**config.mk**
```make
export PLATFORM = sky130hd
export DESIGN_NAME = cfg_rd_retry
export DESIGN_NICKNAME = d
export VERILOG_FILES = /design/src/rtl/cfg_rd_retry.sv
export SDC_FILE = /design/constraint.sdc
export NUM_CORES = 1
export LEC_CHECK = 0
export ABC_AREA = 0
export BUFFER_PORTS_ARGS = -buffer_cell sky130_fd_sc_hd__buf_2
export CAP_MARGIN = 30
export CORE_UTILIZATION = 56
export DETAILED_ROUTE_END_ITERATION = 6
export PLACE_DENSITY = 0.85
export SETUP_SLACK_MARGIN = 0.4
export SLEW_MARGIN = 20
export SYNTH_ARGS = -nofsm -noshare
export SYNTH_HDL_FRONTEND = slang
export SYNTH_SLANG_ARGS = --single-unit
export TNS_END_PERCENT = 1
```
**constraint.sdc**
```tcl
create_clock -name clk -period 6.7 [get_ports clk]
set_input_delay 0.67 -clock clk [delete_from_list [all_inputs] [get_ports clk]]
set_output_delay 0.67 -clock clk [all_outputs]
set_load 0.02 [all_outputs]
```
**src/rtl/cfg_rd_retry.sv**
```systemverilog
module cfg_rd_retry #(
  parameter int TICK_DIV      = 200,
  parameter int TIMEOUT_TICKS = 500000,
  parameter int CNT_W         = 19,
  parameter int BUS_W         = 8,
  parameter int DEVFN_W       = 8,
  parameter int ADDR_W        = 12
) (
  input  logic               clk,
  input  logic               rst_n,
  input  logic               sv_enable,
  input  logic               req_valid,
  output logic               req_ready,
  input  logic [BUS_W-1:0]   req_bus,
  input  logic [DEVFN_W-1:0] req_devfn,
  input  logic [ADDR_W-1:0]  req_addr,
  input  logic [1:0]         req_size,
  output logic               dn_valid,
  input  logic               dn_ready,
  output logic [BUS_W-1:0]   dn_bus,
  output logic [DEVFN_W-1:0] dn_devfn,
  output logic [ADDR_W-1:0]  dn_addr,
  input  logic               cpl_valid,
  input  logic [2:0]         cpl_status,
  input  logic [31:0]        cpl_data,
  output logic               rsp_valid,
  output logic [31:0]        rsp_data,
  output logic               rsp_timeout
);

  localparam int          PRE_W   = $clog2(TICK_DIV + 1);
  localparam logic [31:0] MARKER  = 32'hFFFF_0001;
  localparam logic [2:0]  ST_OK   = 3'd0;
  localparam logic [2:0]  ST_RTY  = 3'd2;
  localparam logic [CNT_W-1:0] CNT_LIM = CNT_W'(TIMEOUT_TICKS);
  localparam logic [PRE_W-1:0] PRE_LD  = PRE_W'(TICK_DIV - 1);

  typedef enum logic [2:0] {S_IDLE, S_ISSUE, S_WAIT, S_PAUSE, S_RESP} st_t;

  st_t                st;
  logic [BUS_W-1:0]   bus_q;
  logic [DEVFN_W-1:0] devfn_q;
  logic [ADDR_W-1:0]  addr_q;
  logic [1:0]         size_q;
  logic [CNT_W-1:0]   rcnt;
  logic [PRE_W-1:0]   pre;
  logic [31:0]        word_q;
  logic               tmo_q;

  logic        bypass, off0, marker_in, sv_hit, retry, expire;
  logic [31:0] word_n, shifted;

  assign bypass    = (bus_q == '0);
  assign off0      = (addr_q[ADDR_W-1:2] == '0);
  assign marker_in = (cpl_status == ST_RTY) || (cpl_status == ST_OK && cpl_data == MARKER);
  assign sv_hit    = sv_enable && off0;
  assign retry     = !bypass && marker_in && !sv_hit;
  assign expire    = retry && (rcnt == CNT_LIM);

  always_comb begin
    if (bypass)              word_n = cpl_data;
    else if (marker_in)      word_n = sv_hit ? MARKER : 32'hFFFF_FFFF;
    else if (cpl_status == ST_OK) word_n = cpl_data;
    else                     word_n = 32'hFFFF_FFFF;
  end

  always_ff @(posedge clk) begin
    if (!rst_n) begin
      st      <= S_IDLE;
      bus_q   <= '0;
      devfn_q <= '0;
      addr_q  <= '0;
      size_q  <= '0;
      rcnt    <= '0;
      pre     <= '0;
      word_q  <= '0;
      tmo_q   <= 1'b0;
    end else begin
      case (st)
        S_IDLE: if (req_valid) begin
          bus_q   <= req_bus;
          devfn_q <= req_devfn;
          addr_q  <= req_addr;
          size_q  <= req_size;
          rcnt    <= '0;
          tmo_q   <= 1'b0;
          st      <= S_ISSUE;
        end
        S_ISSUE: if (dn_ready) st <= S_WAIT;
        S_WAIT: if (cpl_valid) begin
          if (retry && !expire) begin
            rcnt <= rcnt + 1'b1;
            pre  <= PRE_LD;
            st   <= S_PAUSE;
          end else begin
            word_q <= word_n;
            tmo_q  <= expire;
            st     <= S_RESP;
          end
        end
        S_PAUSE: begin
          if (pre == '0) st <= S_ISSUE;
          else           pre <= pre - 1'b1;
        end
        default: st <= S_IDLE;
      endcase
    end
  end

  assign req_ready   = (st == S_IDLE);
  assign dn_valid    = (st == S_ISSUE);
  assign dn_bus      = bus_q;
  assign dn_devfn    = devfn_q;
  assign dn_addr     = {addr_q[ADDR_W-1:2], 2'b00};
  assign rsp_valid   = (st == S_RESP);
  assign rsp_timeout = rsp_valid && tmo_q;

  assign shifted = word_q >> {addr_q[1:0], 3'b000};
  always_comb begin
    case (size_q)
      2'd0:    rsp_data = {24'h0, shifted[7:0]};
      2'd1:    rsp_data = {16'h0, shifted[15:0]};
      default: rsp_data = word_q;
    endcase
  end

  AST_NO_NEW_REQ:   assert property (@(posedge clk) disable iff (!rst_n)
                      (req_valid && req_ready) |=> !req_ready);
  AST_RSP_PULSE:    assert property (@(posedge clk) disable iff (!rst_n)
                      rsp_valid |=> (!rsp_valid && req_ready));
  AST_BYPASS_NOTMO: assert property (@(posedge clk) disable iff (!rst_n)
                      rsp_timeout |-> (dn_bus != '0));
  AST_SV_NO_RETRY:  assert property (@(posedge clk) disable iff (!rst_n)
                      (st == S_WAIT && cpl_valid && sv_enable && dn_addr[ADDR_W-1:2] == '0)
                      |=> (rsp_valid && !rsp_timeout));
  AST_CNT_BOUND:    assert property (@(posedge clk) disable iff (!rst_n)
                      rcnt <= CNT_LIM);
  AST_TMO_ONES:     assert property (@(posedge clk) disable iff (!rst_n)
                      (rsp_timeout && size_q[1]) |-> (rsp_data == 32'hFFFF_FFFF));
  AST_DN_HOLD:      assert property (@(posedge clk) disable iff (!rst_n)
                      (dn_valid && !dn_ready) |=> (dn_valid && $stable(dn_addr)));

endmodule

```
# ---- Yosys cells after proc, flatten, opt, wreduce, memory -nomap -nowiden
# Index checks and enable logic that the tools add are counted.
dict set report word_totals {
  register_bits 93
  out_inout_bits 64
  wordCells 76
}
dict set report classes {
  add_sub_neg 2
  n_eq_ne 15
  shifts 1
  muxes 23
  bitwise 1
  n_reduce_logical 25
}
# op count
set op_table {}
lappend op_table {{$mux W32} 3}
lappend op_table {{$pmux W32 S2} 1}
lappend op_table {{$mux W19} 3}
lappend op_table {{$pmux W19 S2} 1}
lappend op_table {{$eq A32 B32 Y1 const B} 1}
lappend op_table {{$shr A32 B5 Y16} 1}
lappend op_table {{$mux W8} 3}
lappend op_table {{$add A19 B1 Y19 const B} 1}
lappend op_table {{$eq A19 B19 Y1 const B} 1}
lappend op_table {{$logic_not A8 Y1} 2}
lappend op_table {{$mux W16} 1}
lappend op_table {{$pmux W8 S2} 1}
lappend op_table {{$reduce_and A4 Y1} 4}
lappend op_table {{$mux W3} 5}
lappend op_table {{$ne A2 B2 Y1 const B} 6}
lappend op_table {{$pmux W3 S4} 1}
lappend op_table {{$logic_not A10 Y1} 1}
lappend op_table {{$eq A3 B2 Y1 const B} 3}
lappend op_table {{$sub A8 B1 Y8 const B} 1}
lappend op_table {{$logic_and A1 B1 Y1} 7}
lappend op_table {{$logic_not A3 Y1} 2}
lappend op_table {{$reduce_bool A2 Y1} 2}
lappend op_table {{$eq A3 B1 Y1 const B} 1}
lappend op_table {{$eq A3 B3 Y1 const B} 1}
lappend op_table {{other kinds (10)} 14}

# ---- Longest topological paths before layout
# Gate-level depths: netlist of run 1.
dict set report logic_depth {
  word_depth 11
  ltp_mapped 9
  ltp_nobuf 8
}

# ---- Worst setup path after synthesis of run 1
# Ideal clock, no wire load.
dict set report synth_path {
  path_type {input port to flip-flop}
  startpoint {in cpl_data[23]}
  endpoint {reg rcnt[11]}
  arrival_ns 2.280
  setup_slack_ns 4.319
  stages 7
  path_buffers 1
  cell_sequence {nand4_1 or4_1 o21bai_4 and2_1 buf_4 nand2_1 o41ai_1}
}
dict set report synth_between {
  elab_chain_cells 10
}
# item line_no
set synth_lines {}
lappend synth_lines {{from (decl)} 25} ;# input logic [31:0] cpl_data,
lappend synth_lines {{$eq A32 B32 Y1 *} 55} ;# assign marker_in = (cpl_status == ST_RTY) || (cpl_status == ST_OK && cpl_data == MARKER);
lappend synth_lines {{$logic_and A1 B1 Y1 *} 55}
lappend synth_lines {{$logic_or A1 B1 Y1 *} 55}
lappend synth_lines {{$logic_and A1 B1 Y1 * (2 in a row)} 57} ;# assign retry = !bypass && marker_in && !sv_hit;
lappend synth_lines {{$logic_and A1 B1 Y1} 58} ;# assign expire = retry && (rcnt == CNT_LIM);
lappend synth_lines {{$logic_not A1 Y1} 91} ;# if (retry && !expire) begin
lappend synth_lines {{$logic_and A1 B1 Y1 *} 91}
lappend synth_lines {{$ne A2 B2 Y1 (no source line) *} -}
lappend synth_lines {{$reduce_and A4 Y1 (no source line) *} -}
lappend synth_lines {{to (signal assigned)} 92} ;# rcnt <= rcnt + 1'b1;
lappend synth_lines {{to (decl)} 45} ;# logic [CNT_W-1:0] rcnt;
# Every way passes the cells marked *; elsewhere a longest branch is shown, timed or not.
# A chain may end at the register's enable or synchronous reset.

# ---- Worst setup path after layout of run 1
dict set report layout_path {
  startpoint {reg addr_q[0]}
  endpoint {out rsp_data[6]}
}
dict set report layout_between {
  elab_chain_cells 2
}
# item line_no
set layout_lines {}
lappend layout_lines {{from (decl)} 43} ;# logic [ADDR_W-1:0] addr_q;
lappend layout_lines {{from (signal assigned)} 83} ;# addr_q <= req_addr;
lappend layout_lines {{$shr A32 B5 Y16} 118} ;# assign shifted = word_q >> {addr_q[1:0], 3'b000};
lappend layout_lines {{$pmux W32 S2} 120} ;# case (size_q)
lappend layout_lines {{to (decl)} 27} ;# output logic [31:0] rsp_data,
# No other way between the ends.

==> results of run 1 <==
[sequential cells by signal, indices dropped and copies added (netlist names)]
name	flops
addr_q	12
dn_bus	8
dn_devfn	8
pre	8
rcnt	19
size_q	2
st	3
tmo_q	1
word_q	32
[worst max-delay path by stage]
stage | from | endpoint | slack [ns]
final | addr_q[0] | rsp_data[6] | 3.71
after global routing | addr_q[0] | rsp_data[6] | 3.49
after CTS | addr_q[0] | rsp_data[6] | 3.73
after detailed placement | cpl_data[23] | rcnt[6] | 3.81
after global placement | cpl_data[23] | rcnt[6] | 3.89
after floorplan | cpl_data[23] | rcnt[11] | 4.32
[cell families (layout without fill, tap and decap cells)]
kind of cell               Yosys count  after routing  synth area share
other                                1              2          0.000790
AOI/OAI and AO/OA                  176            176             0.251
DFF                                 93             93             0.392
adders and majority gates            4              4            0.0105
muxes                               12             12            0.0264
and+or+nand+nor                    256            256             0.258
buffers and inverters               63            162            0.0612
[synth_stat cells, drive strengths merged, types with 11 or more instances]
cell,number
o31ai,11
o21ai,36
buf,17
nor2,47
and2,19
a31oi,12
nand2,100
clkbuf,36
a21oi,58
dfxtp,93
nor3,24
o221a,17
[layout by cell type, fill, tap and decap left out, types with 6 or more instances in the layout]
cell type  count
buf_2        132
nand2_1      100
dfxtp_1       93
a21oi_1       56
nor2_1        47
o21ai_0       36
nor3_1        24
and2_1        19
o221a_2       17
a31oi_1       12
o31ai_1       11
nand4_1       10
clkbuf_8      10
inv_1          9
nor4_1         9
nand3_1        9
mux2i_1        8
a22o_1         8
or3_1          6
[metal layers]
layer / wire, µm / vias up / GRT usage
met3: 993 / 38 / 0.0639
met4: 408 / 0 / 0.119
met5: 0 / - / 0
met1: 5240 / 2245 / 0.344
met2: 6040 / 223 / 0.487
li1: - / 2366 / -
[stage by stage]
stage | setup slack [ns] | total power [W] | utilization
after CTS | 3.73 | 0.00116 | 0.675
after global routing | 3.49 | 0.00122 | 0.677
after global placement | 3.89 | 0.000785 | 0.645
after detailed placement | 3.81 | 0.000796 | 0.651
after floorplan | 4.32 | 0.000731 | -
final | 3.71 | 0.00116 | 0.677
[where the power goes]
part	switching, W	leakage, nW	internal [W]	total (W)
clock	0.000191	0.0906	0.000181	0.000373
combinational	0.000117	1.46	0.0000721	0.000189
sequential	0.0000246	0.755	0.000574	0.000598
total	0.000333	2.30	0.000827	0.00116
[layout make-up]
cell class / count / area (µm²) / area share
multi-input combinational: 450 / 2600 / 0.467
sequential: 93 / 1860 / 0.335
timing repair buffer: 137 / 733 / 0.132
clock buffer: 10 / 138 / 0.0248
tap: 105 / 131 / 0.0236
clock inverter: 5 / 61.3 / 0.0110
inverter: 10 / 37.5 / 0.00675
[worst max-delay path, stage by stage (launching register included)]
cell	delay, ns
dfxtp_1	0.84
nor2b_1	0.52
a22oi_1	0.18
o21ai_0	0.22
buf_2	0.20
==> metrics.md, run 1 <==
| Metric | Value |
|---|---|
| DRT Pass-1 Iters | `5` |
| DR vias | `around 4900` |
| Initial antenna violation count | `0` |
| RR Endpoint | `rcnt[1]` |
| Yosys warnings | `0` |
| Synth Register Bits | `93` |
| CP arrival | `2.32 ns` |
| CTS buffer count | `9` |
| Hold slack | `about 0.45 ns` |
| Hold_sp | `dn_devfn[1]` |
| Reg2reg path depth | `6` |
| Dpl cells | `794` |
| Top cell type's share of synthesized area | `0.392` |
| Initial drt markers | `between 300 and 400` |
| Root Driver | `clkbuf_8` |
| Final hold violation count | `0` |
| Largest net degree at the start of global routing | `between 50 and 60` |
| Global-route wire length before repair | `between 15000 and 20000 µm` |
| Layout net count | `between 700 and 800` |
| Fmax | `approximately 0.33 GHz` |
| Setup Fix Bufs, Post-CTS | `0` |
| Core ar. | `about 8200 µm²` |
| Gr ovfl total | `0` |
| RSZ-0062 raised after global routing | `false` |
| H-tree lvl count | `3` |
| Final setup violation count | `0` |
| Maximum VDD drop | `between 0.0001 and 0.00015 V` |
| Worst Path Class, Setup | `reg -> out` |
| Post-synthesis cell type count | `53` |
| Starting Density | `0.577` |
| Biggest area consumer among synthesized cells | `dfxtp_1` |
| Final cycle utilization of the critical path | `0.446` |
| R2R setup slack | `~4.2 ns` |
| # port buffers | `approximately 130` |
| Post-cts repair resize count | `0` |
| Post-synthesis sequential area ratio | `0.392` |
| DRC | `0` |
| FP Rows | `33` |
| Routed len/inst | `~16 µm` |
| Share of layout cells above drive strength 1 | `0.260` |
| Worst-path maximum fanout | `24` |
| Final Non-Filler Cells | `810` |
| Worst r2r src | `rcnt[11]` |
| Final WL | `between 10000 and 15000 µm` |
| Area delta synth->final | `17.2%` |
| Status | `completed` |
| Via density | `approximately 6.0` |
| CTS sink count | `between 90 and 100` |
| ANT cells | `0` |
| Mapped Cells | `around 610` |
| Slew headroom | `0.450` |
| Tightest Pin Transition | `0.823 ns` |
| Leakage | `2.30 nW` |
| Die width | `roughly 94 µm` |
| Post-synthesis average cell area | `around 8 µm²` |
| Final HPWL DP | `9270 µm` |
| CTS Hold Bufs | `0` |
| Worst hold stages | `2` |
| Post-route ant nets | `0` |
| Top post-synthesis cells by area | `dfxtp_1, nand2_1, a21oi_1` |
| Setup TNS | `0 ns` |
| Post-DP Area | `between 5000 and 6000 µm²` |
| Top Ports | `between 100 and 150` |
| EDFF count, synth | `0` |
| Worst hold path type | `reg -> reg` |
| Max cap viols | `0` |
| Clock period minus worst slack | `around 3 ns` |
| Layout Cell Area excl Fill | `5560 µm²` |
| Die area | `between 8000 and 9000 µm²` |
| Ys async rst share | `0` |
| Clock Path Buffers | `2` |
| Crit end category | `primary output` |
| Routability cong. | `roughly 0.89` |
| Die Y | `94.0 µm` |
| Worst EP required | `slightly above 6 ns` |
| Vias in the first global route | `~4300` |
| Reg clk slew, reported paths | `~0.09 ns` |
| Gr usage total | `0.285` |
| Startpoint Class | `flop` |
| Mapped Area | `~4700 µm²` |
| PwrDens | `between 200 and 250 nW/µm²` |
| CTS tree | `built` |
| Pins over their slew limit | `0` |
| Clock latency on the worst-skew pair | `roughly 0.35 ns` |
| Top FF cell, synth | `dfxtp_1` |
| Hold Path End | `dn_devfn[1]` |
| FILL cells | `approximately 700` |
| Clock Skews | `roughly 0.013 ns` |
(Power assumes the default switching activity.)
==> inputs of run 2 (changes only) <==
- CORE_UTILIZATION: 56 -> 52
- PLACE_DENSITY: 0.85 -> 0.8
- clock period: 6.7 -> 2.94 ns (I/O delays scaled with it)
==> run 2 against run 1 <==
Net effect:
- first-iteration DRC count rose by 16%
- clock-buffer cell count unchanged
- combinational power rose by 130%
- register-to-register slack lost 3.7 ns
- global-route usage decreased by 0.58 points
- non-clock buffer count increased by 3
- cell count rose by 0.86%
- cell area decreased by 0.29%
- clock skew rose by 0.0017 ns
- via count is 1.7% higher
- clock power grew 120%
- highest routed layer unchanged
==> metrics.md, run 2 (synthesized netlist as in run 1, its figures left out) <==
| Metric | Value |
|---|---|
| Status | `completed` |
| CTS tree | `built` |
| Worst-path maximum fanout | `11` |
| Most flops, register | `word_q` |
| Reg2reg path depth | `6` |
| DRC | `0` |
| Largest net degree at the start of global routing | `51` |
| CP arrival | `about 2.7 ns` |
| Worst hold stages | `3` |
| Die Y | `about 98 µm` |
| Slew headroom | `0.455` |
| Layout net count | `~780` |
| Layout Cell Area excl Fill | `approximately 5500 µm²` |
| Final HPWL DP | `about 9500 µm` |
| Hold_sp | `req_addr[6]` |
| Maximum VDD drop | `~0.00027 V` |
| DR vias | `between 4000 and 5000` |
| Max cap viols | `0` |
| FILL cells | `~800` |
| Area delta synth->final | `16.8%` |
| Final setup violation count | `0` |
| Final WL | `between 10000 and 15000 µm` |
| Gr usage total | `0.280` |
| Combinational share of power | `0.167` |
| Setup TNS | `0 ns` |
| Die width | `approximately 98 µm` |
| Final hold violation count | `0` |
| Gr ovfl total | `0` |
| FP Rows | `34` |
| R2R setup slack | `roughly 0.5 ns` |
| Int Power | `~0.0018 W` |
| Largest registers | `word_q (32), rcnt (19), addr_q (12)` |
| Worst hold path type | `in -> reg` |
| Multi-input logic area | `about 2600 µm²` |
| Worst EP required | `between 3 and 4 ns` |
| Register area | `between 1500 and 2000 µm²` |
| Clock Power Share | `0.313` |
| Setup Fix Bufs, Post-CTS | `0` |
| Clock Skews | `~0.015 ns` |
| Core ar. | `around 9000 µm²` |
| Hold Path End | `addr_q[6]` |
| Vias in the first global route | `between 4000 and 5000` |
| Fmax | `around 0.41 GHz` |
| PwrDens | `around 470 nW/µm²` |
| Initial drt markers | `just under 400` |
| Sequential Power Share | `0.521` |
| Die area | `9510 µm²` |
| Starting Density | `0.541` |
| Routed len/inst | `roughly 16 µm` |
| H-tree lvl count | `3` |
| Clock latency on the worst-skew pair | `0.36 ns` |
| Post-route ant nets | `0` |
| Clock period minus worst slack | `about 2.4 ns` |
| Top Ports | `around 140` |
| CTS buffer count | `9` |
| Root Driver | `clkbuf_8` |
| Global-route wire length before repair | `about 22000 µm` |
| Post-DP Area | `around 5400 µm²` |
| ANT cells | `0` |
| DRT Pass-1 Iters | `7` |
| # port buffers | `between 100 and 150` |
| Reg clk slew, reported paths | `0.10 ns` |
| Clock Path Buffers | `2` |
| Startpoint Class | `flop` |
| Via density | `around 6` |
| Worst r2r src | `rcnt[11]` |
| Share of layout cells above drive strength 1 | `0.264` |
| Pins over their slew limit | `0` |
| Worst Path Class, Setup | `reg -> reg` |
| Routability cong. | `approximately 0.92` |
| Most frequent cells in the layout | `buf_2, nand2_1, dfxtp_1` |
| P_sw | `0.000801 W` |
| Switch share | `0.307` |
| Tightest Pin Transition | `just over 0.8 ns` |
| Leakage | `~2.3 nW` |
| Final cycle utilization of the critical path | `0.829` |
| RR Endpoint | `pre[2]` |
| Largest register FFs | `32` |
| Crit end category | `flop` |
| CTS Hold Bufs | `0` |
| RSZ-0062 raised after global routing | `false` |
| Total power | `0.00260 W` |
| CTS sink count | `slightly above 90` |
| Leading cell type in the layout, fill and taps excluded | `buf_2` |
| Initial antenna violation count | `0` |
run 2: cell count changes in the layout (fill, tap and decap cells not counted), moves of 2 or more:
cell | previous run | this run
clkinv_2 | 0 | 2
clkinvlp_4 | 3 | 1
buf_8 | 2 | 0
buf_4 | 2 | 8
run 2: cell type report:
cell class / instances / area share
clock buffers: 10 / 0.0248
clock inverters: 6 / 0.00835
inverters: 10 / 0.00677
multi-input cells: 450 / 0.470
flip-flops and latches: 93 / 0.336
well taps: 108 / 0.0244
repair buffers: 140 / 0.130
run 2: metal layers:
| layer | track usage | wire length (µm) | share of wire | up-vias |
|---|---|---|---|---|
| met5 | 0 | 0 | 0 | - |
| met4 | 0.0962 | 237 | 0.018 | 0 |
| met3 | 0.0604 | 1150 | 0.086 | 25 |
| met2 | 0.471 | 6490 | 0.49 | 245 |
| met1 | 0.352 | 5500 | 0.41 | 2313 |
| li1 | - | - | - | 2371 |
run 2: metrics by stage:
stage	utilization	hold slack, ns	worst slack (ns)	std cells
global route	0.632	0.140	0.406	817
detailed placement	0.611	0.446	0.400	801
CTS	0.632	0.153	0.473	817
floorplan	-	0.425	0.813	606
global placement	0.611	0.441	0.500	801
finish	0.632	0.165	0.504	817
run 2: how the worst max path moves through the flow:
stage,startpoint,end,depth (start not counted)
after floorplan,rcnt[11],st[0],7
after global placement,cpl_data[23],rcnt[11],7
after detailed placement,cpl_data[23],rcnt[6],7
after CTS,rcnt[11],rcnt[6],6
after global routing,rcnt[11],pre[1],6
final,rcnt[11],pre[2],6
run 2: worst max-delay path, stage by stage, from the launching register on:
cell      delay [ns]
dfxtp_1         0.38
or4b_1          0.51
or3_1           0.36
o211a_1         0.25
and2_1          0.29
a21o_1          0.30
o2111a_1        0.25
run 2: what timing repair did:
action | 4_1_cts | 5_1_grt
gates resized for setup | 0 | 1
hold endpoints to repair | 0 | 0
setup endpoints to repair | 0 | 18
run 2: power groups by stage:
stage	sequential (W)	combinational (W)	clock, W
4_1_cts	0.00135	0.000430	0.000825
6_report	0.00136	0.000434	0.000814
3_3_place_gp	0.00138	0.000419	0
3_5_place_dp	0.00138	0.000428	0
2_1_floorplan	0.00138	0.000283	0
5_1_grt	0.00136	0.000476	0.000882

• • • •

§ Instructions for the task: Give the number of lines that contain "stages" in the material above, with no other text.

§ Exercise output: 3